Awesome
Generative Handwriting Demo using TensorFlow
An attempt to implement the random handwriting generation portion of Alex Graves' paper.
See my blog post at blog.otoro.net for more information.
How to use
I tested the implementation on TensorFlow r0.11 and Pyton 3. I also used the following libraries to help:
svgwrite
IPython.display.SVG
IPython.display.display
xml.etree.ElementTree
argparse
pickle
Training
You will need permission from these wonderful people people to get the IAM On-Line Handwriting data. Unzip lineStrokes-all.tar.gz
into the data subdirectory, so that you end up with data/lineStrokes/a01
, data/lineStrokes/a02
, etc. Afterwards, running python train.py
will start the training process.
A number of flags can be set for training if you wish to experiment with the parameters. The default values are in train.py
--rnn_size RNN_SIZE size of RNN hidden state
--num_layers NUM_LAYERS number of layers in the RNN
--model MODEL rnn, gru, or lstm
--batch_size BATCH_SIZE minibatch size
--seq_length SEQ_LENGTH RNN sequence length
--num_epochs NUM_EPOCHS number of epochs
--save_every SAVE_EVERY save frequency
--grad_clip GRAD_CLIP clip gradients at this value
--learning_rate LEARNING_RATE learning rate
--decay_rate DECAY_RATE decay rate for rmsprop
--num_mixture NUM_MIXTURE number of gaussian mixtures
--data_scale DATA_SCALE factor to scale raw data down by
--keep_prob KEEP_PROB dropout keep probability
Generating a Handwriting Sample
I've included a pretrained model in /save
so it should work out of the box. Running python sample.py --filename example_name --sample_length 1000
will generate 4 .svg files for each example, with 1000 points.
IPython interactive session.
If you wish to experiment with this code interactively, just run %run -i sample.py
in an IPython console, and then the following code is an example on how to generate samples and show them inside IPython.
[strokes, params] = model.sample(sess, 800)

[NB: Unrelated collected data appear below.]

File: src/rtl/perceptron_trainer.sv
// rtl/perceptron_trainer.sv - perceptron predictor training engine
// Captures one resolved-branch request, then writes saturated weight rows one table per cycle.
module perceptron_trainer #(
  parameter int NUM_TABLES                   = 4,
  parameter int PERCEPTRON_TABLE_NUM_ENTRIES = 256,
  parameter int PERCEPTRON_NUM_WEIGHTS       = 8,
  parameter int PERCEPTRON_WEIGHT_WIDTH      = 8,
  parameter int BIAS_TABLE_NUM_ENTRIES       = 256,
  parameter int BIAS_WEIGHT_WIDTH            = 8,
  parameter int SUM_WIDTH                    = 16,
  parameter int THETA                        = 75,
  localparam int AW  = $clog2(PERCEPTRON_TABLE_NUM_ENTRIES),
  localparam int BAW = $clog2(BIAS_TABLE_NUM_ENTRIES),
  localparam int TW  = (NUM_TABLES > 1) ? $clog2(NUM_TABLES) : 1,
  localparam int NW  = PERCEPTRON_NUM_WEIGHTS,
  localparam int WW  = PERCEPTRON_WEIGHT_WIDTH,
  localparam int RW  = PERCEPTRON_NUM_WEIGHTS * PERCEPTRON_WEIGHT_WIDTH,
  localparam int BW  = BIAS_WEIGHT_WIDTH
) (
  input  logic                        clk,
  input  logic                        rst,
  input  logic                        train_valid,
  output logic                        train_ready,
  input  logic                        train_taken,
  input  logic signed [SUM_WIDTH-1:0] train_sum,
  input  logic [NUM_TABLES*AW-1:0]    train_addrs,
  input  logic [NUM_TABLES*RW-1:0]    train_weights,
  input  logic [NUM_TABLES*NW-1:0]    train_hist,
  input  logic [BAW-1:0]              train_bias_addr,
  input  logic [BW-1:0]               train_bias,
  output logic                        write_enable,
  output logic [TW-1:0]               write_table_idx,
  output logic [AW-1:0]               write_addr,
  output logic [RW-1:0]               write_data,
  output logic                        bias_write_enable,
  output logic [BAW-1:0]              bias_write_addr,
  output logic [BW-1:0]               bias_write_data,
  output logic                        train_done,
  output logic                        trained
);

  typedef enum logic [1:0] {IDLE, WRITE, DONE} state_t;

  state_t                  state;
  logic [TW-1:0]           idx;
  logic [TW-1:0]           nidx;
  logic                    cap_taken;
  logic [NUM_TABLES*AW-1:0] cap_addrs;
  logic [NUM_TABLES*RW-1:0] cap_weights;
  logic [NUM_TABLES*NW-1:0] cap_hist;

  logic signed [SUM_WIDTH:0] sum_ext;
  logic [SUM_WIDTH:0]        abs_sum;
  logic                      need;

  function automatic logic [WW-1:0] step_w(input logic [WW-1:0] w, input logic up);
    logic [WW-1:0] max_v;
    logic [WW-1:0] min_v;
    max_v = {1'b0, {(WW-1){1'b1}}};
    min_v = {1'b1, {(WW-1){1'b0}}};
    if (up) return (w == max_v) ? w : w + WW'(1);
    else    return (w == min_v) ? w : w - WW'(1);
  endfunction

  function automatic logic [BW-1:0] step_b(input logic [BW-1:0] b, input logic up);
    logic [BW-1:0] max_v;
    logic [BW-1:0] min_v;
    max_v = {1'b0, {(BW-1){1'b1}}};
    min_v = {1'b1, {(BW-1){1'b0}}};
    if (up) return (b == max_v) ? b : b + BW'(1);
    else    return (b == min_v) ? b : b - BW'(1);
  endfunction

  // Each lane moves toward agreement between its history bit and the outcome.
  function automatic logic [RW-1:0] update_row(input logic [RW-1:0] row,
                                               input logic [NW-1:0] hist,
                                               input logic          taken);
    logic [RW-1:0] r;
    r = '0;
    for (int j = 0; j < NW; j++)
      r[j*WW +: WW] = step_w(row[j*WW +: WW], hist[j] == taken);
    return r;
  endfunction

  // One extra bit keeps the magnitude of the most negative sum out of the threshold window.
  assign sum_ext = {train_sum[SUM_WIDTH-1], train_sum};
  assign abs_sum = sum_ext[SUM_WIDTH] ? -sum_ext : sum_ext;
  assign need    = (~train_sum[SUM_WIDTH-1] != train_taken) ||
                   (abs_sum <= (SUM_WIDTH+1)'(THETA));
  assign nidx    = idx + TW'(1);

  assign write_table_idx = idx;

  always_ff @(posedge clk or negedge rst) begin
    if (!rst) begin
      state             <= IDLE;
      idx               <= '0;
      cap_taken         <= 1'b0;
      cap_addrs         <= '0;
      cap_weights       <= '0;
      cap_hist          <= '0;
      train_ready       <= 1'b0;
      write_enable      <= 1'b0;
      write_addr        <= '0;
      write_data        <= '0;
      bias_write_enable <= 1'b0;
      bias_write_addr   <= '0;
      bias_write_data   <= '0;
      train_done        <= 1'b0;
      trained           <= 1'b0;
    end else begin
      case (state)
        IDLE: begin
          train_done        <= 1'b0;
          trained           <= 1'b0;
          write_enable      <= 1'b0;
          bias_write_enable <= 1'b0;
          if (train_valid && train_ready) begin
            cap_taken   <= train_taken;
            cap_addrs   <= train_addrs;
            cap_weights <= train_weights;
            cap_hist    <= train_hist;
            train_ready <= 1'b0;
            if (need) begin
              // Table 0 and the bias go out in the first cycle straight from the request.
              state             <= WRITE;
              idx               <= '0;
              write_enable      <= 1'b1;
              write_addr        <= train_addrs[AW-1:0];
              write_data        <= update_row(train_weights[RW-1:0], train_hist[NW-1:0], train_taken);
              bias_write_enable <= 1'b1;
              bias_write_addr   <= train_bias_addr;
              bias_write_data   <= step_b(train_bias, train_taken);
            end else begin
              state      <= DONE;
              train_done <= 1'b1;
              trained    <= 1'b0;
            end
          end else begin
            train_ready <= 1'b1;
          end
        end
        WRITE: begin
          bias_write_enable <= 1'b0;
          if (idx == TW'(NUM_TABLES - 1)) begin
            state        <= DONE;
            write_enable <= 1'b0;
            train_done   <= 1'b1;
            trained      <= 1'b1;
          end else begin
            idx          <= nidx;
            write_enable <= 1'b1;
            write_addr   <= cap_addrs[int'(nidx)*AW +: AW];
            write_data   <= update_row(cap_weights[int'(nidx)*RW +: RW],
                                       cap_hist[int'(nidx)*NW +: NW], cap_taken);
          end
        end
        DONE: begin
          state       <= IDLE;
          train_done  <= 1'b0;
          trained     <= 1'b0;
          train_ready <= 1'b1;
        end
        default: state <= IDLE;
      endcase
    end
  end

endmodule

File: config.mk
export PLATFORM = sky130hd
export DESIGN_NAME = perceptron_trainer
export DESIGN_NICKNAME = d
export VERILOG_FILES = /design/src/rtl/perceptron_trainer.sv
export SDC_FILE = /design/constraint.sdc
export NUM_CORES = 1
export LEC_CHECK = 0
export ABC_AREA = 1
export CAP_MARGIN = 30
export CORE_MARGIN = 3
export CORE_UTILIZATION = 58
export CTS_CLUSTER_SIZE = 16
export DETAILED_ROUTE_END_ITERATION = 10
export GPL_TIMING_DRIVEN = 0
export PLACE_DENSITY = 0.86
export SKIP_LAST_GASP = 1
export SYNTH_ARGS = -nofsm -noshare
export SYNTH_HDL_FRONTEND = slang
export SYNTH_SLANG_ARGS = --single-unit
File: constraint.sdc
create_clock -name clk -period 7.44 [get_ports clk]
set_input_delay 1.488 -clock clk [delete_from_list [all_inputs] [get_ports clk]]
set_output_delay 1.488 -clock clk [all_outputs]
set_load 0.01 [all_outputs]
# Yosys cells after proc, flatten, opt, wreduce, memory -nomap -nowiden
# Index checks and enable logic that the tools add are counted.
[classes]
addsub = 36
n_reduce_logical = 14
shift = 3
order_cmp = 1
bitwise_logic = 1
eq_ne = 58
mux = 80
[op_table]
columns = ["op", "n"]
rows = [
  ["$mux W8", 54],
  ["$shiftx A256 B9 Y64", 1],
  ["$mux W64", 3],
  ["$add A8 B1 Y8 const B", 17],
  ["$eq A8 B7 Y1 const B", 17],
  ["$eq A8 B8 Y1 const B", 17],
  ["$sub A8 B1 Y8 const B", 17],
  ["$pmux W64 S2", 1],
  ["$shiftx A32 B6 Y8", 2],
  ["$le A17 B7 Y1 const B", 1],
  ["$mux W17", 1],
  ["$neg A16 Y17", 1],
  ["$eq A1 B1 Y1", 16],
  ["$pmux W8 S2", 1],
  ["$mux W2", 6],
  ["$ne A2 B2 Y1 const B", 4],
  ["$pmux W1 S2", 4],
  ["$pmux W2 S2", 2],
  ["$reduce_and A2 Y1", 4],
  ["$mux W1", 7],
  ["$reduce_bool A2 Y1", 3],
  ["$eq A2 B2 Y1 const B", 2],
  ["$reduce_and A4 Y1", 1],
  ["$pmux W1 S3", 1],
  ["other kinds (10)", 10],
]
[word_totals]
reg_bits = 418
in_bits = 356
out_inout_bits = 95
wordCells = 208

# Depth between registers and ports, before layout
# Gate-level depths: netlist of run 1.
[depth]
depth_word = 7
mapped_depth = 21
ltp_nobuf = 19

# Least setup slack after synthesis of run 1
# Ideal clock, no wire load.
[synth_path]
path_type = "input -> register"
from = "input train_sum[0]"
to = "register idx[0], in the netlist write_table_idx[0]"
setup_ns = 0.117
arrival_ns = 3.014
path_slack_ns = 4.309
cell_stages = 17
cell_sequence = "inv_1 -> ha_1 -> nand2_1 -> o21ai_2 -> inv_1 -> nand2_1 -> nand2_1 -> nor2_1 -> nand2_1 -> nor2_1 -> nand2_1 -> nand3_1 -> nand2_1 -> buf_2 -> buf_4 -> nand2_1 -> nand2_1"
[synth_via]
elab_chain_len = 6
[synth_lines]
columns = ["element", "line_no", "rtl"]
rows = [
  ["start, declared", "25", "input logic signed [SUM_WIDTH-1:0] train_sum,"],
  ["$neg A16 Y17", "87", "assign abs_sum = sum_ext[SUM_WIDTH] ? -sum_ext : sum_ext;"],
  ["$mux W17 (*)", "87", ""],
  ["$le A17 B7 Y1 (*)", "89", "(abs_sum <= (SUM_WIDTH+1)'(THETA));"],
  ["$logic_or A1 B1 Y1 (*)", "88", "assign need = (~train_sum[SUM_WIDTH-1] != train_taken) ||"],
  ["$ne A2 B2 Y1 (no source line) (*)", "--", ""],
  ["$reduce_and A4 Y1 (no source line) (*)", "--", ""],
  ["end signal, assigned", "151", "idx <= nidx;"],
  ["end, declared", "45", "logic [TW-1:0] idx;"],
]
# Mark *: on every way between the ends. The rest lies on a longest branch, timed or not.
# A chain may end at the register's enable or synchronous reset.

# Worst setup path after layout of run 1
[layout_path]
from = "register idx[0], in the netlist write_table_idx[0]"
to = "register write_data[5]"
[layout_via]
elab_chain_len = 7
[layout_lines]
columns = ["element", "line_no", "rtl"]
rows = [
  ["$add A2 B1 Y2", "90", "assign nidx = idx + TW'(1);"],
  ["$shiftx A256 B9 Y64", "154", "write_data <= update_row(cap_weights[int'(nidx)*RW +: RW],"],
  ["$sub A8 B1 Y8 (tied with other cells)", "62", "else return (w == min_v) ? w : w - WW'(1);"],
  ["$mux W8, on equally long branches", "62, 61", ""],
  ["$mux W8", "61", "if (up) return (w == max_v) ? w : w + WW'(1);"],
  ["$mux W64", "145", "if (idx == TW'(NUM_TABLES - 1)) begin"],
  ["$pmux W64 S2", "112", "case (state)"],
  ["end signal, assigned", "130", "write_data <= update_row(train_weights[RW-1:0], train_hist[NW-1:0], train_taken);"],
  ["end signal, assigned", "154", ""],
  ["end, declared", "34", "output logic [RW-1:0] write_data,"],
]
# Several ways; a longest one is shown, not always the timed one. The select of a mux whose other input is x is not followed.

draw_strokes(strokes, factor=8, svg_filename = 'sample.normal.svg')
draw_strokes_random_color(strokes, factor=8, svg_filename = 'sample.color.svg')
draw_strokes_random_color(strokes, factor=8, per_stroke_mode = False, svg_filename = 'sample.multi_color.svg')
draw_strokes_eos_weighted(strokes, params, factor=8, svg_filename = 'sample.eos.svg')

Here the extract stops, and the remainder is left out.